Um, yes. Or as someone put it long ago, a user story consists of ...
Card
Conversation
Confirmation
The card is just a token used to pass around if one estimates, to
hang on the wall as something to be done, to move around the status
board, and so on.
It is in conversation between PO and team that the team learns what
is really meant. It is here that much of the creativity lies,
converting what the PO originally thought she wanted into the best
idea the team can come up with.
Confirmation, in the most productive teams, consists of concrete
tests, or checks, that show when they pass that the software does
what was agreed it would do. Fastest and most reliable development
seems to happen when a very high proportion of these checks are
automated.
[Some people have the impression that a user story is only #1 or
only #1 and #2. I don't agree, but that's another topic. I don't
think any of the 3 MUST be fully documented, but I do believe all
of the 3 should be well communicated to the dev team.]

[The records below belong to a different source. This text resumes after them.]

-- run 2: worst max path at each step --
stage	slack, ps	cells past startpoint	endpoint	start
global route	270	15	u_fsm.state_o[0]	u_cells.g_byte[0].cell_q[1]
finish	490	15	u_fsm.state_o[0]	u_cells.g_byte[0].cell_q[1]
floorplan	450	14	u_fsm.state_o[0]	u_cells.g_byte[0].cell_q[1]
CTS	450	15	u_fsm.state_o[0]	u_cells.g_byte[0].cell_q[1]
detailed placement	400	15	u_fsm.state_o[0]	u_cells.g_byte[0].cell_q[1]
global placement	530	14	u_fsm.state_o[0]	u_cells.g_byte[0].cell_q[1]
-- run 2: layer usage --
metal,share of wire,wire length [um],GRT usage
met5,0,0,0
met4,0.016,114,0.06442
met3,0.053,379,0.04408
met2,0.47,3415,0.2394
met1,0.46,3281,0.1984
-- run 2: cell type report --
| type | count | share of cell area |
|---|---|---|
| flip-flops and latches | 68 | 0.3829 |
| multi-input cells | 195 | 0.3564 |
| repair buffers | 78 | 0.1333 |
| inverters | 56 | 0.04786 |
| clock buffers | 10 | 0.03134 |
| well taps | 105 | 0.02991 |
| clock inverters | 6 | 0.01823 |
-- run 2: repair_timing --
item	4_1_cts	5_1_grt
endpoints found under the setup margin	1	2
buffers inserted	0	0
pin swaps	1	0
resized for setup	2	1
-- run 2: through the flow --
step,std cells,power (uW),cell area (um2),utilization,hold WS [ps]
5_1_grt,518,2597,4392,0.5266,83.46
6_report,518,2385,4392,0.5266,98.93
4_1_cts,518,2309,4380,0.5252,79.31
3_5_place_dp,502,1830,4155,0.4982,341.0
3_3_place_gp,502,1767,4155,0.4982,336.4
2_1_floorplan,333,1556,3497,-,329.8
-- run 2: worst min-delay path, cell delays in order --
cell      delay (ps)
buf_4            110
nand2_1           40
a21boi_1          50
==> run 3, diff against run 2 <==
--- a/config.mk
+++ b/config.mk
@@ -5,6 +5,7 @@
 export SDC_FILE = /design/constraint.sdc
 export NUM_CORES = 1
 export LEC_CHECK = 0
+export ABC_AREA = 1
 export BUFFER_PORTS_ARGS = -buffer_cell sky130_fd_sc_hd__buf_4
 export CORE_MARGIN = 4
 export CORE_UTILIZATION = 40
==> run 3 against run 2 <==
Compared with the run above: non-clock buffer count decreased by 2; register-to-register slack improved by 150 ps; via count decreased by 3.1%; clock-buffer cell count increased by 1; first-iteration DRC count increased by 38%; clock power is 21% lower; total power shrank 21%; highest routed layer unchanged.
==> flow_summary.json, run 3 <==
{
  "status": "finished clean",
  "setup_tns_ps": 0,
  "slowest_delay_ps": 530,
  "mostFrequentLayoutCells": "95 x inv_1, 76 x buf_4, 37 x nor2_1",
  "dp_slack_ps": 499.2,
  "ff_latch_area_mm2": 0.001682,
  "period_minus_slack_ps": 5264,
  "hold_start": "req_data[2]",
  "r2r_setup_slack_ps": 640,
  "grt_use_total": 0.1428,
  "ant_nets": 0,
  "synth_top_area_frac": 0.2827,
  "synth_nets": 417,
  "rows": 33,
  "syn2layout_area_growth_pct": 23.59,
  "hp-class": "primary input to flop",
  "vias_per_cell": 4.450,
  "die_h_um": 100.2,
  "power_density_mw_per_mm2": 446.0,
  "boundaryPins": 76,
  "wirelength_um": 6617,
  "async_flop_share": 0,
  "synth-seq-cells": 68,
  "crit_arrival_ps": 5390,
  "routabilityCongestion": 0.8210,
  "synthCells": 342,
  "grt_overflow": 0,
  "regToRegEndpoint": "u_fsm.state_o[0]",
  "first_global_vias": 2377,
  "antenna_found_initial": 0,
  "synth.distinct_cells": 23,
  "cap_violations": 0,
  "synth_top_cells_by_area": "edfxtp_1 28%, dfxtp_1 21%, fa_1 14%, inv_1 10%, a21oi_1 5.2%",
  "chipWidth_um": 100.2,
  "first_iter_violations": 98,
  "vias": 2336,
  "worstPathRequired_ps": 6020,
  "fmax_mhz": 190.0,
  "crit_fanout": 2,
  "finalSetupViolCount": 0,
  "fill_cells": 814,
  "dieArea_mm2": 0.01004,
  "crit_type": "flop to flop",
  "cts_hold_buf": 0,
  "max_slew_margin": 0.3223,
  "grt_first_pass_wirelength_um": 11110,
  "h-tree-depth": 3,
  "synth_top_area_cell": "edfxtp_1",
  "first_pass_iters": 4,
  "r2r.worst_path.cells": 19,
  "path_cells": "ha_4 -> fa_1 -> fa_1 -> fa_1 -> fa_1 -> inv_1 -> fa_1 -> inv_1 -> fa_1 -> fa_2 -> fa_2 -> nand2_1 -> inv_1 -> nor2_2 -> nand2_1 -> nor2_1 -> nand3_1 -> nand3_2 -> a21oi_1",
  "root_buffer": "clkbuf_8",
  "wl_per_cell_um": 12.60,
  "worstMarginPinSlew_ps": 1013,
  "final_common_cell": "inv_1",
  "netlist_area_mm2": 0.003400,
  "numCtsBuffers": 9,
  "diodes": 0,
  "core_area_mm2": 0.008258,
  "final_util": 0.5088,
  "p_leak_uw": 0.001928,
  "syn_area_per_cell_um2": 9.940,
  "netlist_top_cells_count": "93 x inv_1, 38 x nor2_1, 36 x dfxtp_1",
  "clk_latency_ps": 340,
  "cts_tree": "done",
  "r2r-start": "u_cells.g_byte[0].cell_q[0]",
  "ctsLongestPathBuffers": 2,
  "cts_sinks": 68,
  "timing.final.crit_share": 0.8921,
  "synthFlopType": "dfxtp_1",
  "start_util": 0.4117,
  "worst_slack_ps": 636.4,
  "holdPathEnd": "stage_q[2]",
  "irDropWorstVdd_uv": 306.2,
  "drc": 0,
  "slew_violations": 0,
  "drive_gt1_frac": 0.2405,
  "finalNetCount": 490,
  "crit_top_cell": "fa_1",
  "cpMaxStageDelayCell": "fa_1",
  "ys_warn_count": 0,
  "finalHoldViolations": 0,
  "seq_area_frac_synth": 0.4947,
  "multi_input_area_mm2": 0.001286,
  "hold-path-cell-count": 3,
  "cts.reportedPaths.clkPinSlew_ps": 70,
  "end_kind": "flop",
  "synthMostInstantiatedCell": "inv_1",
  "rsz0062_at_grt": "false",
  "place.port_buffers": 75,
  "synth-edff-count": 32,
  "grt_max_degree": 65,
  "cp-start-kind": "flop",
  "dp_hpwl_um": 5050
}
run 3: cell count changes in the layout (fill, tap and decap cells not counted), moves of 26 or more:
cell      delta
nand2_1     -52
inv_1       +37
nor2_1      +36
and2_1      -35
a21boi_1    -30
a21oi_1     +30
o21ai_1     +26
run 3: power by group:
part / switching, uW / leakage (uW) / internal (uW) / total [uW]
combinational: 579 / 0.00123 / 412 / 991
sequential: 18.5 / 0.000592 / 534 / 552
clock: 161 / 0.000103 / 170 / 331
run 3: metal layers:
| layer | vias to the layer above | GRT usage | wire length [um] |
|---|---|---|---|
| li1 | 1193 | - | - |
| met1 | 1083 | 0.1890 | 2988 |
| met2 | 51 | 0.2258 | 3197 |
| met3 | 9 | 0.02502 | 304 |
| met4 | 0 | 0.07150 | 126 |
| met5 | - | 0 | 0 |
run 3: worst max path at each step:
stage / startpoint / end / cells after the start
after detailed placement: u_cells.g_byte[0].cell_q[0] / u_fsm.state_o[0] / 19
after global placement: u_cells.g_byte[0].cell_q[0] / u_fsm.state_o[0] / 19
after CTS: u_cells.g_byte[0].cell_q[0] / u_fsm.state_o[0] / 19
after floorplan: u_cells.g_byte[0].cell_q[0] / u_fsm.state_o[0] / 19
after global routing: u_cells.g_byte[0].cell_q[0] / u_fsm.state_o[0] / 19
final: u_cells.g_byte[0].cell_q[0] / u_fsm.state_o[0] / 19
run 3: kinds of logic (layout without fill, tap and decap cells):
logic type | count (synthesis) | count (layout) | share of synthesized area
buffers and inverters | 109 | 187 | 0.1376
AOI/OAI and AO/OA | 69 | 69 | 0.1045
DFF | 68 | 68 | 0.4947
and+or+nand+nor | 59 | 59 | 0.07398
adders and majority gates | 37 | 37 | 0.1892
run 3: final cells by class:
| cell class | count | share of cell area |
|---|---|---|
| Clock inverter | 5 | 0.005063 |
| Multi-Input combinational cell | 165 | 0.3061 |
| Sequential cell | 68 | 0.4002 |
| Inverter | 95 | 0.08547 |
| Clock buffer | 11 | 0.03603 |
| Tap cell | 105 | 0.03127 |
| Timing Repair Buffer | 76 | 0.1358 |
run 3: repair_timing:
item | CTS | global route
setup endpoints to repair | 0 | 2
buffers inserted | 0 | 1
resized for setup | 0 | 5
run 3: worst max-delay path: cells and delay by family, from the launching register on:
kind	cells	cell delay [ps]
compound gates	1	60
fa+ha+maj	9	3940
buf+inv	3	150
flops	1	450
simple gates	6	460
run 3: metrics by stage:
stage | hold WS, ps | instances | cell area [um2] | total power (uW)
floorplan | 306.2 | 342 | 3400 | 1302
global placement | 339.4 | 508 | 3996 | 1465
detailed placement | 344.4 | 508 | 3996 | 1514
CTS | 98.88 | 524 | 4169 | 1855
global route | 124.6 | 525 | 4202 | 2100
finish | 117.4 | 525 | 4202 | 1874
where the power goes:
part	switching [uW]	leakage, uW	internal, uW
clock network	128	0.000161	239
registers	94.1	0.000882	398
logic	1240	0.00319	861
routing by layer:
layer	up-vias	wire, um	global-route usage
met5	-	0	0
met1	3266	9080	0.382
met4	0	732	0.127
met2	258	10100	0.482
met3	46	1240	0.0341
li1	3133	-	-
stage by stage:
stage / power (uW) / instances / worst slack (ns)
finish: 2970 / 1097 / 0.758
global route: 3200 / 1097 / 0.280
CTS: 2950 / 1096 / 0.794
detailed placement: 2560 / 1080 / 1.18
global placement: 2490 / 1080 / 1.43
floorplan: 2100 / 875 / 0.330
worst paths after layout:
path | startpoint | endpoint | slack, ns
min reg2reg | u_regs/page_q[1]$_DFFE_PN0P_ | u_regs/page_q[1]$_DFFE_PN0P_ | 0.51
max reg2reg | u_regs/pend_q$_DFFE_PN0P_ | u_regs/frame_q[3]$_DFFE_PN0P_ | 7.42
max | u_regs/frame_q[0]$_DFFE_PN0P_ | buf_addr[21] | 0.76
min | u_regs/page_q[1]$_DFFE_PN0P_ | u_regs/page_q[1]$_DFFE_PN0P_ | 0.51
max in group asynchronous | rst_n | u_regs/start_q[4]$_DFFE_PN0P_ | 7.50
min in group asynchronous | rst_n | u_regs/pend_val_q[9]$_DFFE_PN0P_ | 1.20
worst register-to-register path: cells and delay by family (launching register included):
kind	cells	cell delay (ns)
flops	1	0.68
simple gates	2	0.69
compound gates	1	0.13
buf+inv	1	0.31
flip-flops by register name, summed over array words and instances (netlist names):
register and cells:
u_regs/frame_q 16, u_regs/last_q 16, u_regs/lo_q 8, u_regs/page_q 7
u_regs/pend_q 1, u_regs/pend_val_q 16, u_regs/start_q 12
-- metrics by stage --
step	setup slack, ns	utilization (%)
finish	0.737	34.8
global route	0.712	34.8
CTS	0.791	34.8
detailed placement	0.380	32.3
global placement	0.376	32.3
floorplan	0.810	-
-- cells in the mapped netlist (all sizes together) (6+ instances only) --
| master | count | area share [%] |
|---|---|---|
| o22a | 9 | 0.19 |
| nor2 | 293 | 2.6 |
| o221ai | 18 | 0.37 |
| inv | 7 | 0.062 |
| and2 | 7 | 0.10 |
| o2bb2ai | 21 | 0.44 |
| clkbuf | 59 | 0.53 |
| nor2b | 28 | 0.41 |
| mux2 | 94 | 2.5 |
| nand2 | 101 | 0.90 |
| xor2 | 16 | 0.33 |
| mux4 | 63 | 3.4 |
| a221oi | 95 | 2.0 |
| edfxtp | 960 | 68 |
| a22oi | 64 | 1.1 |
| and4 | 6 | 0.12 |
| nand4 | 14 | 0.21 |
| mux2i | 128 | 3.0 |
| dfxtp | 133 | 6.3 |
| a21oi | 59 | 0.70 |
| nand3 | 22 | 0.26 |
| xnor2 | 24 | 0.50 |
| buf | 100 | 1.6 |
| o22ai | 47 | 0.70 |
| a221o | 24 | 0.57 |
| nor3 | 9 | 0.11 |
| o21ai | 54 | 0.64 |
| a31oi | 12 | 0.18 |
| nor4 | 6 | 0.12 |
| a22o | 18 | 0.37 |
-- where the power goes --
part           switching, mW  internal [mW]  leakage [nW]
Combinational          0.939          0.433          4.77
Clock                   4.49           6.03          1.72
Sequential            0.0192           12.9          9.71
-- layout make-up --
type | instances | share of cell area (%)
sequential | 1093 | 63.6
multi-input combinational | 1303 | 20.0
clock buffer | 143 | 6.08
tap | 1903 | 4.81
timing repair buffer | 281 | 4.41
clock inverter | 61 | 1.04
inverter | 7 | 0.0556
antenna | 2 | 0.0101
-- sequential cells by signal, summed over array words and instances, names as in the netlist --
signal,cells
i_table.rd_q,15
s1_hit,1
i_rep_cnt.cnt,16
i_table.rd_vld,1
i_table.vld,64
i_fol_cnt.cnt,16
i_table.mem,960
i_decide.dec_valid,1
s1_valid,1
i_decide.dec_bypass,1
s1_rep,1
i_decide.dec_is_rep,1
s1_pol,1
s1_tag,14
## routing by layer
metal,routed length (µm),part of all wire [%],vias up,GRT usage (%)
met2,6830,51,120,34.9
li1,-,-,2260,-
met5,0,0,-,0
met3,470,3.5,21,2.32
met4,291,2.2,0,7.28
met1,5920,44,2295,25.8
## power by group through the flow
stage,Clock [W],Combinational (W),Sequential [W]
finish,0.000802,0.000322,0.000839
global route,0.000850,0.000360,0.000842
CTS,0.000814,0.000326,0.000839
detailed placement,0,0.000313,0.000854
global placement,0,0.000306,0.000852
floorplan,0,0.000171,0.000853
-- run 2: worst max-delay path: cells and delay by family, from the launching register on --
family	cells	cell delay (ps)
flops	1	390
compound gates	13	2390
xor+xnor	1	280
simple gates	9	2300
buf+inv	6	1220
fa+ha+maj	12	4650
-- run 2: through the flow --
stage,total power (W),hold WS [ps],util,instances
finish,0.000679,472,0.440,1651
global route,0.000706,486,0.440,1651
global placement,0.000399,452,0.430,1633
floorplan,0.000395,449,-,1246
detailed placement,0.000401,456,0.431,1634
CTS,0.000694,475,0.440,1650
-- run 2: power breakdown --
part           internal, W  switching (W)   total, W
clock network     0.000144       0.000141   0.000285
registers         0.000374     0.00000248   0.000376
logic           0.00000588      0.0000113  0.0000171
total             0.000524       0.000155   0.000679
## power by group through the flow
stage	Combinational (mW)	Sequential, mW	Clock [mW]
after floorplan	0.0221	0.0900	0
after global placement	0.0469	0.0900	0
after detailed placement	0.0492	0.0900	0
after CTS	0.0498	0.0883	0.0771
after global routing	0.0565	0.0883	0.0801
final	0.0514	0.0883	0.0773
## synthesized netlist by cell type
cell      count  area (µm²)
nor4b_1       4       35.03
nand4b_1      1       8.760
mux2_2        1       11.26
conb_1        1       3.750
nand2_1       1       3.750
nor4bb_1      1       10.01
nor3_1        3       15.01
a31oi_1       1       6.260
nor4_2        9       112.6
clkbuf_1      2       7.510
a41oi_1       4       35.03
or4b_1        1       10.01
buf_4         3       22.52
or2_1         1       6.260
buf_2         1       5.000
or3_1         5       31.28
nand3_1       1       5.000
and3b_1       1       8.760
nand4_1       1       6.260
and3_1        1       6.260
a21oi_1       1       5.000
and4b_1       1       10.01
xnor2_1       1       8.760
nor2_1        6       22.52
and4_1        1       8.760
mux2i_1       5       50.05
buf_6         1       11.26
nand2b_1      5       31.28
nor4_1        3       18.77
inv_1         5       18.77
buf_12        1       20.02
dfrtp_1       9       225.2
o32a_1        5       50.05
--- config.mk ---
export PLATFORM = sky130hd
export DESIGN_NAME = mc_seq
export DESIGN_NICKNAME = d
export VERILOG_FILES = /design/src/rtl/mc_seq_pkg.sv /design/src/rtl/mc_seq_step.sv /design/src/rtl/mc_seq_decode.sv /design/src/rtl/mc_seq_pcir.sv /design/src/rtl/mc_seq.sv
export SDC_FILE = /design/constraint.sdc
export NUM_CORES = 1
export LEC_CHECK = 0
export BUFFER_PORTS_ARGS = -buffer_cell sky130_fd_sc_hd__buf_2
export CAP_MARGIN = 40
export CORE_ASPECT_RATIO = 1.2
export CORE_MARGIN = 1
export CORE_UTILIZATION = 51
export DETAILED_ROUTE_END_ITERATION = 8
export PLACE_DENSITY = 0.79
export SYNTH_ARGS = -nofsm -noshare
export SYNTH_HDL_FRONTEND = slang
export SYNTH_SLANG_ARGS = --single-unit
--- constraint.sdc ---
create_clock -name clk -period 2 [get_ports clk]
set_input_delay 0.3 -clock clk [delete_from_list [all_inputs] [get_ports clk]]
set_output_delay 0.3 -clock clk [all_outputs]
set_load 0.05 [all_outputs]
--- src/rtl/mc_seq_pkg.sv ---
package mc_seq_pkg;

  localparam int OPW = 4;

  typedef enum logic [2:0] {
    ST_T0   = 3'd0,
    ST_T1   = 3'd1,
    ST_T2   = 3'd2,
    ST_T3   = 3'd3,
    ST_T4   = 3'd4,
    ST_LOOP = 3'd5
  } step_e;

  typedef enum logic [2:0] {
    ALU_PASS  = 3'd0,
    ALU_ADD   = 3'd1,
    ALU_SUB   = 3'd2,
    ALU_AND   = 3'd3,
    ALU_OR    = 3'd4,
    ALU_SHADD = 3'd5
  } alu_e;

  typedef enum logic {
    PC_INC = 1'b0,
    PC_TGT = 1'b1
  } pc_src_e;

  localparam logic [OPW-1:0] OP_NOP = 4'd0;
  localparam logic [OPW-1:0] OP_ADD = 4'd1;
  localparam logic [OPW-1:0] OP_SUB = 4'd2;
  localparam logic [OPW-1:0] OP_AND = 4'd3;
  localparam logic [OPW-1:0] OP_OR  = 4'd4;
  localparam logic [OPW-1:0] OP_LD  = 4'd5;
  localparam logic [OPW-1:0] OP_ST  = 4'd6;
  localparam logic [OPW-1:0] OP_JMP = 4'd7;
  localparam logic [OPW-1:0] OP_MUL = 4'd8;

  typedef struct packed {
    logic    addr_oe;
    logic    addr_sel;
    logic    mem_rd;
    logic    mem_wr;
    logic    reg_we;
    logic    mul_init;
    logic    mul_step;
    logic    pc_we;
    pc_src_e pc_src;
    logic    ir_ld;
    alu_e    alu;
    logic    fin;      // last step of this instruction
    logic    loop_go;  // enter the multiply loop next
  } ctrl_t;

endpackage

--- src/rtl/mc_seq_step.sv ---
module mc_seq_step
  import mc_seq_pkg::*;
#(
  parameter int MUL_ITERS = 32
) (
  input  logic  clk,
  input  logic  rst,
  input  logic  go,
  input  logic  fin,
  input  logic  loop_go,
  output step_e step_o,
  output logic  loop_last_o
);

  localparam int CNT_W = (MUL_ITERS > 1) ? $clog2(MUL_ITERS) : 1;
  localparam logic [CNT_W-1:0] CNT_LAST = CNT_W'(MUL_ITERS - 1);

  step_e            step_q;
  logic [CNT_W-1:0] iter_q;

  assign loop_last_o = (iter_q == CNT_LAST);
  assign step_o      = step_q;

  always_ff @(posedge clk) begin
    if (rst) begin
      step_q <= ST_T0;
      iter_q <= '0;
    end else begin
      unique case (step_q)
        ST_T0: if (go) step_q <= ST_T1;
        ST_T1: step_q <= ST_T2;
        ST_T2: step_q <= ST_T3;
        ST_T3, ST_T4: begin
          if (fin) begin
            step_q <= ST_T0;
          end else if (loop_go) begin
            step_q <= ST_LOOP;
            iter_q <= '0;
          end else begin
            step_q <= step_e'(step_q + 3'd1);
          end
        end
        ST_LOOP: begin
          if (loop_last_o) begin
            step_q <= ST_T0;
            iter_q <= '0;
          end else begin
            iter_q <= iter_q + 1'b1;
          end
        end
        default: step_q <= ST_T0;
      endcase
    end
  end

endmodule

--- src/rtl/mc_seq_decode.sv ---
module mc_seq_decode
  import mc_seq_pkg::*;
(
  input  step_e          step,
  input  logic [OPW-1:0] opcode,
  input  logic           go,
  output ctrl_t          ctrl
);

  always_comb begin
    ctrl        = '0;
    ctrl.alu    = ALU_PASS;
    ctrl.pc_src = PC_INC;
    unique case (step)
      ST_T0: ctrl.addr_oe = go;
      ST_T1: ctrl.mem_rd  = 1'b1;
      ST_T2: begin
        ctrl.ir_ld  = 1'b1;
        ctrl.pc_we  = 1'b1;
        ctrl.pc_src = PC_INC;
      end
      ST_T3: begin
        unique case (opcode)
          OP_ADD: begin ctrl.alu = ALU_ADD; ctrl.reg_we = 1'b1; ctrl.fin = 1'b1; end
          OP_SUB: begin ctrl.alu = ALU_SUB; ctrl.reg_we = 1'b1; ctrl.fin = 1'b1; end
          OP_AND: begin ctrl.alu = ALU_AND; ctrl.reg_we = 1'b1; ctrl.fin = 1'b1; end
          OP_OR:  begin ctrl.alu = ALU_OR;  ctrl.reg_we = 1'b1; ctrl.fin = 1'b1; end
          OP_LD: begin
            ctrl.addr_sel = 1'b1;
            ctrl.mem_rd   = 1'b1;
          end
          OP_ST: begin
            ctrl.addr_sel = 1'b1;
            ctrl.mem_wr   = 1'b1;
            ctrl.fin      = 1'b1;
          end
          OP_JMP: begin
            ctrl.pc_we  = 1'b1;
            ctrl.pc_src = PC_TGT;
            ctrl.fin    = 1'b1;
          end
          OP_MUL: begin
            ctrl.mul_init = 1'b1;
            ctrl.loop_go  = 1'b1;
          end
          default: ctrl.fin = 1'b1;
        endcase
      end
      ST_T4: begin
        ctrl.reg_we = (opcode == OP_LD);
        ctrl.fin    = 1'b1;
      end
      ST_LOOP: begin
        ctrl.mul_step = 1'b1;
        ctrl.alu      = ALU_SHADD;
      end
      default: ctrl.fin = 1'b1;
    endcase
  end

endmodule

Yes. The point is communication. The card serves as a point of
focus, and a status marker. The conversation builds common
understanding and agreement, the confirmation contains the details
of the agreement.
Your detailed test examples are right on point to the original
questions. The one thing that I would add is that it is perfectly
fine to write these story ideas on cards associated with the story,
or on a sheet of paper. The probably do not to be documented further
within the team, and there should probably be no one outside the
team who needs that level of detail.
If the tests are going to be automated -- and generally I recommend
that -- then the test itself serves as perfectly adequate
documentation, especially if written in a FitNesse table or a system
like Cucumber. If the tests are going to be done manually, first go
back to the previous sentence. If there are still tests that need to
be done manually, it may be worth writing them down in a test book
so that you can be sure to do them again, and again, and again, as
regression tests ... which is why automation is so important.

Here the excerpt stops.